Top of Source material
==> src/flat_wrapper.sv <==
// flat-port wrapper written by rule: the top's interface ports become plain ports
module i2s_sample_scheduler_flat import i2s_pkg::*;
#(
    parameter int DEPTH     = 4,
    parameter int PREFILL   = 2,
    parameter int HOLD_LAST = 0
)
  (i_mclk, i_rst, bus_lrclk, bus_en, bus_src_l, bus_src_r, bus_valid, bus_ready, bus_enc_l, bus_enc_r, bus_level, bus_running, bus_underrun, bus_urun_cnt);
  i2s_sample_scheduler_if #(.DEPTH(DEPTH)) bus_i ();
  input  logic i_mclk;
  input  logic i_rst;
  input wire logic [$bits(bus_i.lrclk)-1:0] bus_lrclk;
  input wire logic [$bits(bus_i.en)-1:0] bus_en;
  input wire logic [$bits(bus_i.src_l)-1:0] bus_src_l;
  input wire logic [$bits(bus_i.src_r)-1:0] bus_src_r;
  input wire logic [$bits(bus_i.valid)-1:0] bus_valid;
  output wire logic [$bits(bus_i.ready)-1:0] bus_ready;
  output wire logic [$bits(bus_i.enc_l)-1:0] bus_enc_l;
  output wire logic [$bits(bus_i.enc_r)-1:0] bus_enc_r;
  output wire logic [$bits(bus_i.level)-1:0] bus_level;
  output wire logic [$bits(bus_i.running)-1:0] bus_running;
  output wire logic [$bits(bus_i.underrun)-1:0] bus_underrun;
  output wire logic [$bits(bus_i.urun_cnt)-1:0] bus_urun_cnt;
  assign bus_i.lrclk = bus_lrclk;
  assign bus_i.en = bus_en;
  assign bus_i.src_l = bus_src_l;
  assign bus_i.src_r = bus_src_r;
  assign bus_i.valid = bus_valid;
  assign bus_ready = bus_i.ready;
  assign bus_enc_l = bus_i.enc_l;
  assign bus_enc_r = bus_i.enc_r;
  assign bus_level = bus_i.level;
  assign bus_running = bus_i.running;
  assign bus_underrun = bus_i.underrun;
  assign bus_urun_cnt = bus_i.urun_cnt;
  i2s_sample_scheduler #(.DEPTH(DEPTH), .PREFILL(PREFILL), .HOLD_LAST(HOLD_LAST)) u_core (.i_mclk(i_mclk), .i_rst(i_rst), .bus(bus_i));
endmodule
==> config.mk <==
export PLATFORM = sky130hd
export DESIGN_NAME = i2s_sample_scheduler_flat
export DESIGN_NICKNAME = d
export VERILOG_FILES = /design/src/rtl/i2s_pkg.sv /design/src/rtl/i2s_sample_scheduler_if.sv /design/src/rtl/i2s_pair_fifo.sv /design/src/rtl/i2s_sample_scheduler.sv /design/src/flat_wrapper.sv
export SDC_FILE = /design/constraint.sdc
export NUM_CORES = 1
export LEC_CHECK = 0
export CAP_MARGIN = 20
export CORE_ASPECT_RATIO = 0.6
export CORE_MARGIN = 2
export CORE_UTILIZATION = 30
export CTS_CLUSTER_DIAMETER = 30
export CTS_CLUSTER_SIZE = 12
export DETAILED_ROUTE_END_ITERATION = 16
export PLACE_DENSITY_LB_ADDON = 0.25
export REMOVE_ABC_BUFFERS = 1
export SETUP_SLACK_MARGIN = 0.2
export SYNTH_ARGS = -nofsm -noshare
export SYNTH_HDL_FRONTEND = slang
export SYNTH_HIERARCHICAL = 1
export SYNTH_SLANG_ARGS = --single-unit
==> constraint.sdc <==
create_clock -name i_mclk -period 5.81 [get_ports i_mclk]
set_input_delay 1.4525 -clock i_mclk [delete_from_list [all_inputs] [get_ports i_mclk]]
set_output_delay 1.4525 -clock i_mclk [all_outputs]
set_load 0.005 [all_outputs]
Bottom of Source material
Top of Source material
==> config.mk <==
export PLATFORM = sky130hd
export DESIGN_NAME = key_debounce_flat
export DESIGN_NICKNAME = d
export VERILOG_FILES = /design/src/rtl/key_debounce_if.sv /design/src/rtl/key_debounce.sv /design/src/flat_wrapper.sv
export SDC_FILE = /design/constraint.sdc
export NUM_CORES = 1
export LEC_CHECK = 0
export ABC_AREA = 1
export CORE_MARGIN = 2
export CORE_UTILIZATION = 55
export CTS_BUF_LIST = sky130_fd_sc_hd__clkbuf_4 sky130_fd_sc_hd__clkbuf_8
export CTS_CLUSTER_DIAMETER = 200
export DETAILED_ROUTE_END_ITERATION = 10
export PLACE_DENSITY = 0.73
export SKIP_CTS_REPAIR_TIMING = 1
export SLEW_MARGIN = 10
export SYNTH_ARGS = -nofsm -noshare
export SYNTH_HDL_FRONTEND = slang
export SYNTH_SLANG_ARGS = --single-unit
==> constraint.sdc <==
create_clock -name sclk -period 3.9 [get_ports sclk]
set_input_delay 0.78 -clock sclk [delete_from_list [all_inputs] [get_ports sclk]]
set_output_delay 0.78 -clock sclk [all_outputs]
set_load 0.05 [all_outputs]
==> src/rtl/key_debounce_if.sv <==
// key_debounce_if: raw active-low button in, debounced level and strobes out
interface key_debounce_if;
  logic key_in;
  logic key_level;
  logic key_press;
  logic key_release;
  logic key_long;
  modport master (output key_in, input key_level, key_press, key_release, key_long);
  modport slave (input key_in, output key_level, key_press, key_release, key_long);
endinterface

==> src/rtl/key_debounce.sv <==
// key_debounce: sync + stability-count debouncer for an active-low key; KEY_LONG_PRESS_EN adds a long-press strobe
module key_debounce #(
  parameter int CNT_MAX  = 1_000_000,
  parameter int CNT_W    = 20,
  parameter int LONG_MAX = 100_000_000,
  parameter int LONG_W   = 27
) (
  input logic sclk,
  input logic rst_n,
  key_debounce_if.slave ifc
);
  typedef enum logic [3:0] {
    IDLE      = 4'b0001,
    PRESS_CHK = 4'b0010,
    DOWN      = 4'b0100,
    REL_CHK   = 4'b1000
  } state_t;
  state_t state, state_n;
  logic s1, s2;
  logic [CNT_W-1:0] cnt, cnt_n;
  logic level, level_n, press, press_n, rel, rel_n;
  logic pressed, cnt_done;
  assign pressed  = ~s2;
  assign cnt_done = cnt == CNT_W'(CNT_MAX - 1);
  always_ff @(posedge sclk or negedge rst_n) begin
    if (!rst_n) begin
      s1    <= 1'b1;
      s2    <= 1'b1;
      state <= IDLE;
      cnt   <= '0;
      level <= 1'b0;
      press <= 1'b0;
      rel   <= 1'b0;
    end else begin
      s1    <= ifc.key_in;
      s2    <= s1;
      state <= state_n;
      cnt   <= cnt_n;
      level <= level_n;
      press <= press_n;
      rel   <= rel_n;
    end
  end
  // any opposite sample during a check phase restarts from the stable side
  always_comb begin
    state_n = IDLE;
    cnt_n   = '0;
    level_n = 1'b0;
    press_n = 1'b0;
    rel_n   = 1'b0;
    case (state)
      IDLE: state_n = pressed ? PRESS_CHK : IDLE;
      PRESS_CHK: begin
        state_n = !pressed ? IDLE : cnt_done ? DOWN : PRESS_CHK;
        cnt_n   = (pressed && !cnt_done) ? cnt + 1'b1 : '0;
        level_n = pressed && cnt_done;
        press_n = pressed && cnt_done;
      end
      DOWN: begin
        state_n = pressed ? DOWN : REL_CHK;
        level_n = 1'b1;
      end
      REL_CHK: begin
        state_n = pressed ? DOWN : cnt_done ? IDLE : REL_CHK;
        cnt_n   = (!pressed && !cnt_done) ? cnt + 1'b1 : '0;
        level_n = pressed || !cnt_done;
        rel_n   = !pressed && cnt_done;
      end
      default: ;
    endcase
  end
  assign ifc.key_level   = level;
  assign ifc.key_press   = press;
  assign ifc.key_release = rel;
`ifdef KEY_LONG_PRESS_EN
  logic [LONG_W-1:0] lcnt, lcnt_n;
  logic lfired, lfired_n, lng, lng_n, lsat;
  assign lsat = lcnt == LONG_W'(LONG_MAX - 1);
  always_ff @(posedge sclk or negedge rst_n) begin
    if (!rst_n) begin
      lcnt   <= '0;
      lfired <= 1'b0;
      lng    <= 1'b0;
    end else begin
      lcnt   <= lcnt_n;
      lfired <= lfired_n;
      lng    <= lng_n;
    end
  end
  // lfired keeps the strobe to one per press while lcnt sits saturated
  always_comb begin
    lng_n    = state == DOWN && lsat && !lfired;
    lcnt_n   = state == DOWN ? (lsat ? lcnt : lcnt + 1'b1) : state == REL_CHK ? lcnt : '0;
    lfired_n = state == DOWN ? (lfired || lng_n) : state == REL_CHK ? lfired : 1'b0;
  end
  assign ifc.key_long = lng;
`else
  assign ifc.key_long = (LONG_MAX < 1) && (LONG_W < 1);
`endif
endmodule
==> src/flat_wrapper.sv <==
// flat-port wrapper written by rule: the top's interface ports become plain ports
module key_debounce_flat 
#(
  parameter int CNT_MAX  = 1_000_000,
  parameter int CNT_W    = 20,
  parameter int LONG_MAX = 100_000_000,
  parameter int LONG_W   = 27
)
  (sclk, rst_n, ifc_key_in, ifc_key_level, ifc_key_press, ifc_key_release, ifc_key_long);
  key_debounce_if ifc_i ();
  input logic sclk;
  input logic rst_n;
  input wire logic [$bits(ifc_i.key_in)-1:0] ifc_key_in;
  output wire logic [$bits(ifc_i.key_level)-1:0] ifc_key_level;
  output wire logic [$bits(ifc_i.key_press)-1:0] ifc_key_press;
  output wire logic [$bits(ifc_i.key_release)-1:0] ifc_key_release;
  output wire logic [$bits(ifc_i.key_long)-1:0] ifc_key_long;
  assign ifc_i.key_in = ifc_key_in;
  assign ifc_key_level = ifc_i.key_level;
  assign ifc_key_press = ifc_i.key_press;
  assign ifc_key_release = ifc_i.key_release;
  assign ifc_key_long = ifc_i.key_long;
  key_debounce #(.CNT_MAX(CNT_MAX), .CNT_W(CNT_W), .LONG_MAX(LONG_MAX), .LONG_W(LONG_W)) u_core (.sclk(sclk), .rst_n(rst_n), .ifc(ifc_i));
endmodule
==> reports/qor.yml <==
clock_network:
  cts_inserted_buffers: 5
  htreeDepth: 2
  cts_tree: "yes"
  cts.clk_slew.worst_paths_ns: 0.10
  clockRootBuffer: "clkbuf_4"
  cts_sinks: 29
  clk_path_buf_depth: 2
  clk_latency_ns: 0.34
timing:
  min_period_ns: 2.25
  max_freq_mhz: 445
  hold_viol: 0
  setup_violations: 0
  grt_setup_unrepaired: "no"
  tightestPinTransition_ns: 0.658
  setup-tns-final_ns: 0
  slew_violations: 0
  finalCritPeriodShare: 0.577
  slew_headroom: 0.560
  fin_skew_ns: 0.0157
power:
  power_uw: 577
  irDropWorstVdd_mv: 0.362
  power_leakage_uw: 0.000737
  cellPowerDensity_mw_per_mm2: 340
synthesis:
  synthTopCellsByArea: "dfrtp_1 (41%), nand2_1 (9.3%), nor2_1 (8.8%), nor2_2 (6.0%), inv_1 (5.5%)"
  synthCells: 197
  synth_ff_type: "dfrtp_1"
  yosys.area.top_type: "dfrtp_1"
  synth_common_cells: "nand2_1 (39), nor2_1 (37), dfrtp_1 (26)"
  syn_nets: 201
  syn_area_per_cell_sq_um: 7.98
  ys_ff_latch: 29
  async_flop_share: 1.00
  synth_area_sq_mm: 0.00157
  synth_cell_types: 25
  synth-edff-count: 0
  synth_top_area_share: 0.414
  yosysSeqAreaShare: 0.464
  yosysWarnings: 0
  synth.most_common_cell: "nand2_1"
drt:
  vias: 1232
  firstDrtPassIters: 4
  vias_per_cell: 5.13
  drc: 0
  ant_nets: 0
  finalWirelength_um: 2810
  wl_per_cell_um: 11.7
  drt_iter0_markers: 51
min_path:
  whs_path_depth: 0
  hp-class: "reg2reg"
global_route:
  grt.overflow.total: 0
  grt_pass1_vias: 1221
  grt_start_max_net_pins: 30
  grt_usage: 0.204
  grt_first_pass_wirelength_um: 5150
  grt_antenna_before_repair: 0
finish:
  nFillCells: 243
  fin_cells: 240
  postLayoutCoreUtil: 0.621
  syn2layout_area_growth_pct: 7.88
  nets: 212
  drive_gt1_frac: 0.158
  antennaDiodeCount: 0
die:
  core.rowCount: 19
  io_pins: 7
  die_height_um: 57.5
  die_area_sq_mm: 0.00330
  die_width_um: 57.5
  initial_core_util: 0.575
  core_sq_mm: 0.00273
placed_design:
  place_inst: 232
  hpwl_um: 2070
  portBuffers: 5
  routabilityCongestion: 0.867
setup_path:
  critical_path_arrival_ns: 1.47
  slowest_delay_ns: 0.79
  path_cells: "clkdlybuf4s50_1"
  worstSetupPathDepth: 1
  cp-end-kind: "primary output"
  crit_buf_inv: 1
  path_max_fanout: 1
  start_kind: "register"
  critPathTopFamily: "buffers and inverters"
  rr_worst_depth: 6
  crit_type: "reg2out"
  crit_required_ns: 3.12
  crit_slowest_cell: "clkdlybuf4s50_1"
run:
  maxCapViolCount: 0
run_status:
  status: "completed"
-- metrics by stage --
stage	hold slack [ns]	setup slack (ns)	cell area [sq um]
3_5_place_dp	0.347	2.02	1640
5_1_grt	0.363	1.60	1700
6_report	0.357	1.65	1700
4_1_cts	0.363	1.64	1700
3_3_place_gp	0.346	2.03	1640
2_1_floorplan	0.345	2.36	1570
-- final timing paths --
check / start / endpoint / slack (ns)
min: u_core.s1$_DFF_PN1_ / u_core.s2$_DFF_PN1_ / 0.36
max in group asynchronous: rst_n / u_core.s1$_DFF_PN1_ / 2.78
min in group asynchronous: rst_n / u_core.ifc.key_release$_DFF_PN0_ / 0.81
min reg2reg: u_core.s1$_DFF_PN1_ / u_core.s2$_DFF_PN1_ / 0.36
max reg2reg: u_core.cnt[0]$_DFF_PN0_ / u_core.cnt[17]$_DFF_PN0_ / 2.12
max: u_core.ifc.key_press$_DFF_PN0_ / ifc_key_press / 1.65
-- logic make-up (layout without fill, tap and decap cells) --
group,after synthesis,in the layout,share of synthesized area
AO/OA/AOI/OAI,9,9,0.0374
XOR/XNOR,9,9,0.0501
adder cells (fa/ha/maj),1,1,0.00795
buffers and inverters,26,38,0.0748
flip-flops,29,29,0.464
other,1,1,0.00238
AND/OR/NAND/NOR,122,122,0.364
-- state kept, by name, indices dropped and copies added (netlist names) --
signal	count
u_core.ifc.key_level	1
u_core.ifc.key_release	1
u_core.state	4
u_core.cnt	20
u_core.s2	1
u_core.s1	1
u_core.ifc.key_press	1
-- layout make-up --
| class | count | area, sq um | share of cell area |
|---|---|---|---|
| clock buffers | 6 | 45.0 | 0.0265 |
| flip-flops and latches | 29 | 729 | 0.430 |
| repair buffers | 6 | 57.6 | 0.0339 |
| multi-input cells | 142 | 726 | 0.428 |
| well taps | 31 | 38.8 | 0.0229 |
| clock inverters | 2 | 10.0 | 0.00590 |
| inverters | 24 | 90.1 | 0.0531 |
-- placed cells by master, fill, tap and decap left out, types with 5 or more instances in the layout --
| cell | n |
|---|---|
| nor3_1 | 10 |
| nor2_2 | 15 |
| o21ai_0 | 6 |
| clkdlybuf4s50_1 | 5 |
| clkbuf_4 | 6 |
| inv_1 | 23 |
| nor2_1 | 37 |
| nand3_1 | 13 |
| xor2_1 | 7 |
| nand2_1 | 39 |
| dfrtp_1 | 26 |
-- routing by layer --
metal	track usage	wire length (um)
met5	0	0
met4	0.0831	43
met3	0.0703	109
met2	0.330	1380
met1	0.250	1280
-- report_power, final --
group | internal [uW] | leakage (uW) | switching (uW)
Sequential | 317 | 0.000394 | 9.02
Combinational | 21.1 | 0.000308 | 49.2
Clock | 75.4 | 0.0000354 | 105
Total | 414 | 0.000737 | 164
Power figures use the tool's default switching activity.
Bottom of Source material
[To do] Only the lines above starting with the one with "press <= 1'b0;" and going through the one with "REL_CHK: begin" are to be copied, word for word and with both ends kept.

[Solution]
      press <= 1'b0;
      rel   <= 1'b0;
    end else begin
      s1    <= ifc.key_in;
      s2    <= s1;
      state <= state_n;
      cnt   <= cnt_n;
      level <= level_n;
      press <= press_n;
      rel   <= rel_n;
    end
  end
  // any opposite sample during a check phase restarts from the stable side
  always_comb begin
    state_n = IDLE;
    cnt_n   = '0;
    level_n = 1'b0;
    press_n = 1'b0;
    rel_n   = 1'b0;
    case (state)
      IDLE: state_n = pressed ? PRESS_CHK : IDLE;
      PRESS_CHK: begin
        state_n = !pressed ? IDLE : cnt_done ? DOWN : PRESS_CHK;
        cnt_n   = (pressed && !cnt_done) ? cnt + 1'b1 : '0;
        level_n = pressed && cnt_done;
        press_n = pressed && cnt_done;
      end
      DOWN: begin
        state_n = pressed ? DOWN : REL_CHK;
        level_n = 1'b1;
      end
      REL_CHK: begin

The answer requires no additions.